#### [Work order]
One line at a time, check the entries below for the word "registers", and copy each line that has it.

.....

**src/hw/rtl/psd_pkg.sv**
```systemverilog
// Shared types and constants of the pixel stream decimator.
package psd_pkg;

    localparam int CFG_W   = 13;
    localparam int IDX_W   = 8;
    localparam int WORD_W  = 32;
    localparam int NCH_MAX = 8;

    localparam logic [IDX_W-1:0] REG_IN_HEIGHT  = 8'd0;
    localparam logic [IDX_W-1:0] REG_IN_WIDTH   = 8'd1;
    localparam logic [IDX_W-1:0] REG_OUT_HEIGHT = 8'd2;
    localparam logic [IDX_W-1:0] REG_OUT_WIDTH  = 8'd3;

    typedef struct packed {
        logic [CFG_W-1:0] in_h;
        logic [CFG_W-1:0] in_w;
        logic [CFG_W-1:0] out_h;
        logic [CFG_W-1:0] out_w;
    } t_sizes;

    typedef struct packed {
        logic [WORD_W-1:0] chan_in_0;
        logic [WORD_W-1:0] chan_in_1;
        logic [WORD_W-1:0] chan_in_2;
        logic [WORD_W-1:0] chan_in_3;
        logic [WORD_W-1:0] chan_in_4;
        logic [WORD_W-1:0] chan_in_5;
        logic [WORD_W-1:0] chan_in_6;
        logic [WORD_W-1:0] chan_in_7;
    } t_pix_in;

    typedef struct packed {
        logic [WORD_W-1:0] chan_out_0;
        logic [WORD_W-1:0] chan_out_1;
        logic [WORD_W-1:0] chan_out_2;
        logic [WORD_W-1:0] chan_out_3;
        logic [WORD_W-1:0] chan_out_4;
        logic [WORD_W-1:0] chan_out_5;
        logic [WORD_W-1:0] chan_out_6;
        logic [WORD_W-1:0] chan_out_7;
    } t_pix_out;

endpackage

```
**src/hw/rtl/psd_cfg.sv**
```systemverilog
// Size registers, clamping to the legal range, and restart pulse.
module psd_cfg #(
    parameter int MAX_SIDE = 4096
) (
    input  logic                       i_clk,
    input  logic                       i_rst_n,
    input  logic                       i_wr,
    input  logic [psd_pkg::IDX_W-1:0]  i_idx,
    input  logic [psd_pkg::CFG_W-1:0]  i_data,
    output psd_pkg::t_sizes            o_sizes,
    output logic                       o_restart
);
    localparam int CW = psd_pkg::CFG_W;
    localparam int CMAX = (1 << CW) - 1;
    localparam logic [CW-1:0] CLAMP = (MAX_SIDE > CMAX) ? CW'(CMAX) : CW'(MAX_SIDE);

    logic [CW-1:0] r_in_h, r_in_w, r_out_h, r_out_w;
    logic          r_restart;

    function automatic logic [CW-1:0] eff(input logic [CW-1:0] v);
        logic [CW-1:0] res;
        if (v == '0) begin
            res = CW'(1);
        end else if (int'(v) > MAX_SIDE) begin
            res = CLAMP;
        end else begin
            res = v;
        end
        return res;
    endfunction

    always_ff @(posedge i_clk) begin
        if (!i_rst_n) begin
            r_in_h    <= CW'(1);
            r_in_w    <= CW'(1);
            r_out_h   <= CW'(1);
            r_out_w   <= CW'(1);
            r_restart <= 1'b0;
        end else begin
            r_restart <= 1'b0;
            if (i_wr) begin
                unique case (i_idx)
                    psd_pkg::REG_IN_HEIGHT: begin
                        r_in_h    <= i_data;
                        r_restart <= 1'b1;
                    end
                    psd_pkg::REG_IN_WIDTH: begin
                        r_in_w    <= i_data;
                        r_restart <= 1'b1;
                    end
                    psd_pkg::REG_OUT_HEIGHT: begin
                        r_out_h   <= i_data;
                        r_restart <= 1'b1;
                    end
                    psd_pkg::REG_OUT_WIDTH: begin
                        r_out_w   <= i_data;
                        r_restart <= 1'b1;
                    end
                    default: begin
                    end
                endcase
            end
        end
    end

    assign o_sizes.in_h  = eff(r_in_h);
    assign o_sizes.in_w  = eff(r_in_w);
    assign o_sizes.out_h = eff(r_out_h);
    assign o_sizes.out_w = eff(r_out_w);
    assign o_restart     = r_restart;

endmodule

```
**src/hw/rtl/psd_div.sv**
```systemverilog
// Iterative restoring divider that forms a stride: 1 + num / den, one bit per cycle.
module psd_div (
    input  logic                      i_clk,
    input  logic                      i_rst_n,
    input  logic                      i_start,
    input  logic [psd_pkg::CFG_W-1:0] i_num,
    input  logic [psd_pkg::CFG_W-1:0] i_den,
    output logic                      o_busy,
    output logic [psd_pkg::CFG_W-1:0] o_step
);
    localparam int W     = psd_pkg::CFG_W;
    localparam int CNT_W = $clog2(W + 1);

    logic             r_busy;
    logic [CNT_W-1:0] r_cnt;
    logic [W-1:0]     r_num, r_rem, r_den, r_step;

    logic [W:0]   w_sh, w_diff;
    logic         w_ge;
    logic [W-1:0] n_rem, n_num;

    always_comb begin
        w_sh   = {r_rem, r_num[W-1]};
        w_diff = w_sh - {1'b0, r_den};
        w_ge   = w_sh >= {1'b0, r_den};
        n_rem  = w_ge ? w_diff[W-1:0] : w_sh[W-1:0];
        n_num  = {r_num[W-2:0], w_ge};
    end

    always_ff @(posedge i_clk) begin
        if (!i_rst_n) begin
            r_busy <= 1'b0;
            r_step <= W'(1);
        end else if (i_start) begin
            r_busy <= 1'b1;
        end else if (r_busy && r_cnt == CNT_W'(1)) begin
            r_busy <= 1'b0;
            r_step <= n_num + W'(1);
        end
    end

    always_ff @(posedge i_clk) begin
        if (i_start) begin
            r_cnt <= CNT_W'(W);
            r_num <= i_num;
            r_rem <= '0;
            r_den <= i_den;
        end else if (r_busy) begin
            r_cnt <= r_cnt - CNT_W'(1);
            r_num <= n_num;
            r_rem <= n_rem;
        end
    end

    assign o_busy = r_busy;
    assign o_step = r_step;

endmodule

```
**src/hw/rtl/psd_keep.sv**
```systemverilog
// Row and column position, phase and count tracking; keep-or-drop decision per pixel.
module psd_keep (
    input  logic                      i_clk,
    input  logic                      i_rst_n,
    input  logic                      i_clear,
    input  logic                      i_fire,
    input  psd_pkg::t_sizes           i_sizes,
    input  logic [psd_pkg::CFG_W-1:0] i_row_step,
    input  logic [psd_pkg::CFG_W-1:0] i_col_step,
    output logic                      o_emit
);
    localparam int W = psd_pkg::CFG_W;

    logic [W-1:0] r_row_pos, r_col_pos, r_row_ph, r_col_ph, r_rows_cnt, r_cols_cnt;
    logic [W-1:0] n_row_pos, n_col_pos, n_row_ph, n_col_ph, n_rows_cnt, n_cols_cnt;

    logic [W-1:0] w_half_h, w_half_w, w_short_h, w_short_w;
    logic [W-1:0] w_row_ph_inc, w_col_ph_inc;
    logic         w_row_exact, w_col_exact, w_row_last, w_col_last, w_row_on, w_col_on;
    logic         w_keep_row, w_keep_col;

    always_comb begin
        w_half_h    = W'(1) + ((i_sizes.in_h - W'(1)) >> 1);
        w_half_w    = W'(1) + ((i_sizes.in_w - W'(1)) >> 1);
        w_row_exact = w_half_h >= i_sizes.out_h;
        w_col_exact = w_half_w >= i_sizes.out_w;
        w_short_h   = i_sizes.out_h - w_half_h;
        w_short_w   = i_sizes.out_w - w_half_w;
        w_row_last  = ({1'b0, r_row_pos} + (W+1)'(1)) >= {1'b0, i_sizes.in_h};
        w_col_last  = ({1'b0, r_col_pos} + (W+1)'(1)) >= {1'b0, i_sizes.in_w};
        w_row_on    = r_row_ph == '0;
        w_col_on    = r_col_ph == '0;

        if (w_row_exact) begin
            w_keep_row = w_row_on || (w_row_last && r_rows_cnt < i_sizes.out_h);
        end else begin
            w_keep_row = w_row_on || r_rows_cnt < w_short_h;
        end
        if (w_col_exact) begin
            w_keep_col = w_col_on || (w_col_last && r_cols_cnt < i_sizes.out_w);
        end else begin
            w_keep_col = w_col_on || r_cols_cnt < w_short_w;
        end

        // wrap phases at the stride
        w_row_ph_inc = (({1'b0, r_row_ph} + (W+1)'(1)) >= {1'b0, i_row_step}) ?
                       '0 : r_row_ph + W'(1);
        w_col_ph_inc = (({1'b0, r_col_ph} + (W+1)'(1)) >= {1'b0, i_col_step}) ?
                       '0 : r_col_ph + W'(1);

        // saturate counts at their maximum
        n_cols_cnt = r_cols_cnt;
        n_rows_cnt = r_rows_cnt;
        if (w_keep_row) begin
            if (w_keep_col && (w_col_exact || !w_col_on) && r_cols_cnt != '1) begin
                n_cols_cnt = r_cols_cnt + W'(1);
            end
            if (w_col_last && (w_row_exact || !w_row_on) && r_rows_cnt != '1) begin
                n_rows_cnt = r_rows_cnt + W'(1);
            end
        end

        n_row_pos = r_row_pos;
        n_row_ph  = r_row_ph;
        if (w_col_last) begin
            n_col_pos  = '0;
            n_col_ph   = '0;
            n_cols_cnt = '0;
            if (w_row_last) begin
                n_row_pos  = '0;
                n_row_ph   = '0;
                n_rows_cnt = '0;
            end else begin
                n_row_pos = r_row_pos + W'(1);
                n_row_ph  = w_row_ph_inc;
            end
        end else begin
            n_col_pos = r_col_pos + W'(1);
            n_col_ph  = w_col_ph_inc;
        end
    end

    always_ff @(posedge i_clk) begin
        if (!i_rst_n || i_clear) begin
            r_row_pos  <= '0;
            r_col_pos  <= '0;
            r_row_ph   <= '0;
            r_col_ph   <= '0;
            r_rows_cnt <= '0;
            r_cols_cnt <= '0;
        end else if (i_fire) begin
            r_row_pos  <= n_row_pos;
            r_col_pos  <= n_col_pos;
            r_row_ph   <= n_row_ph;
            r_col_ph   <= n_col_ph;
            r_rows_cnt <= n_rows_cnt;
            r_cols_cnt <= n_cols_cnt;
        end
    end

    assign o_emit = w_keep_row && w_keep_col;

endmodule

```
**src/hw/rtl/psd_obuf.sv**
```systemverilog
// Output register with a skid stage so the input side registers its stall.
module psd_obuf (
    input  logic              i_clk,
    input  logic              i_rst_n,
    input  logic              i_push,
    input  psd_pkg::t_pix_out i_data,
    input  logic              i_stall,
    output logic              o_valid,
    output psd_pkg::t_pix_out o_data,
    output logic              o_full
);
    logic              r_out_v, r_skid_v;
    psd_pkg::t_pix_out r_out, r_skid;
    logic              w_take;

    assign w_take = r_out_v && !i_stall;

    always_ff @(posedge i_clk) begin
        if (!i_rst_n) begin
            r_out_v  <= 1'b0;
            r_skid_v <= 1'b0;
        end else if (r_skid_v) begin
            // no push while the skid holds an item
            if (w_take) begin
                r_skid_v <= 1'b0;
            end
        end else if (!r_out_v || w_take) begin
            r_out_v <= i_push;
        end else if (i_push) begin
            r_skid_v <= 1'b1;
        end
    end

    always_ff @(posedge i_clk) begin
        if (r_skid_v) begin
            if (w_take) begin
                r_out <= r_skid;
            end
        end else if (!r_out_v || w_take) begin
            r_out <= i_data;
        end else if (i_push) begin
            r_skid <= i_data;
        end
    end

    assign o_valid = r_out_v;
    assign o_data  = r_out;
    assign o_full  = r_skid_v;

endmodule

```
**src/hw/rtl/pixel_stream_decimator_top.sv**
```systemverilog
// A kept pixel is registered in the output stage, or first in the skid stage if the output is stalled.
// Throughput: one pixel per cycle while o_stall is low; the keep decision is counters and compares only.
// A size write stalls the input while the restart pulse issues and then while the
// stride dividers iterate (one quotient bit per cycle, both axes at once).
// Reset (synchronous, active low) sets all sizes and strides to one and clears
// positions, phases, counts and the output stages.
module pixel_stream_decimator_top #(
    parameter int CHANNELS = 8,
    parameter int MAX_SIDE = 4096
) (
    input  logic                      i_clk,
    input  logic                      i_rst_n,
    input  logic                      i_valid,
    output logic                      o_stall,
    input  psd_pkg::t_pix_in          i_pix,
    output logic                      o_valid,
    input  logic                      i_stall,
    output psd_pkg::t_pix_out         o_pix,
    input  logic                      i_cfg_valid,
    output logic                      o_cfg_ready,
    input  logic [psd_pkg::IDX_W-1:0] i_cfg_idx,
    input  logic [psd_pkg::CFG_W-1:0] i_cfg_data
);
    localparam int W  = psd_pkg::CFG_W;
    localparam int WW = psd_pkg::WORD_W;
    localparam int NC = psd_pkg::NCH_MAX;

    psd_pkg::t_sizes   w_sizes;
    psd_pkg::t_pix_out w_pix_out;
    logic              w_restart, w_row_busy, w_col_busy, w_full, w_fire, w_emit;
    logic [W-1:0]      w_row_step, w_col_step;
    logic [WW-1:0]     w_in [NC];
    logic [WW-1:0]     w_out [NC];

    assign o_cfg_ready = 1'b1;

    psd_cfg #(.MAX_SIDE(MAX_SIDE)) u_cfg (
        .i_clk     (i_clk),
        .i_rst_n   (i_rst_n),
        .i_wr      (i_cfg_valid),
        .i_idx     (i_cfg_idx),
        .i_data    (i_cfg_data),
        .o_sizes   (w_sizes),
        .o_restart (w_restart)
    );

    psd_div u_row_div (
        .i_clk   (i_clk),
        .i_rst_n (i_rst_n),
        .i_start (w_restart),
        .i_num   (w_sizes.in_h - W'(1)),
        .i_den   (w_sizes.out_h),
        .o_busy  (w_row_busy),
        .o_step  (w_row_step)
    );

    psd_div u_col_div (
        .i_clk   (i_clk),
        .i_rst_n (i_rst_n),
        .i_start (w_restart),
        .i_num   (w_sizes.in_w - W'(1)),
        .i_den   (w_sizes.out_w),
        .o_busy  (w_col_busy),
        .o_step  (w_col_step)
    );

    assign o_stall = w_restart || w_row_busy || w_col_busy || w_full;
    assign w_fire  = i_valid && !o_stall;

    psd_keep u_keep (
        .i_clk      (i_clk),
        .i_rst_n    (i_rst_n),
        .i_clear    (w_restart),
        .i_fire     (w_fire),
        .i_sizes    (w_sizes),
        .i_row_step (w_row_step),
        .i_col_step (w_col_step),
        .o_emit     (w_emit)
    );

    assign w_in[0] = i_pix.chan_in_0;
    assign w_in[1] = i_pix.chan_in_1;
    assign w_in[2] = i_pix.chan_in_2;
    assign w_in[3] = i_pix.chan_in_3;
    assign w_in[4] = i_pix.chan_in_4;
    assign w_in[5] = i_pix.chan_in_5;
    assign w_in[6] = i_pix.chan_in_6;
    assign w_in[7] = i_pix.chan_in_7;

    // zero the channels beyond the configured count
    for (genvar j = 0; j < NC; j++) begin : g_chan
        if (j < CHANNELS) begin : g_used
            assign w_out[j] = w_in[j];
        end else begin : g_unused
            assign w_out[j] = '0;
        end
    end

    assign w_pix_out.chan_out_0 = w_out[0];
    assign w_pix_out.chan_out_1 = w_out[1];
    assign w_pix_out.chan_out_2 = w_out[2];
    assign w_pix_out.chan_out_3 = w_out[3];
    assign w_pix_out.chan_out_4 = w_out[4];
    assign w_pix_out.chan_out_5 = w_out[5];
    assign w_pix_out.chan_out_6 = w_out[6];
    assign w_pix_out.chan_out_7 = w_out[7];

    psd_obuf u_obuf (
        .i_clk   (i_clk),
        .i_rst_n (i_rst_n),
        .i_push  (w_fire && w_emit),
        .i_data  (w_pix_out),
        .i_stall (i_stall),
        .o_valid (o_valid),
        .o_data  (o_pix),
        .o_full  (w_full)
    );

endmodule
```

.....

#### [Result]
// Size registers, clamping to the legal range, and restart pulse.
// Output register with a skid stage so the input side registers its stall.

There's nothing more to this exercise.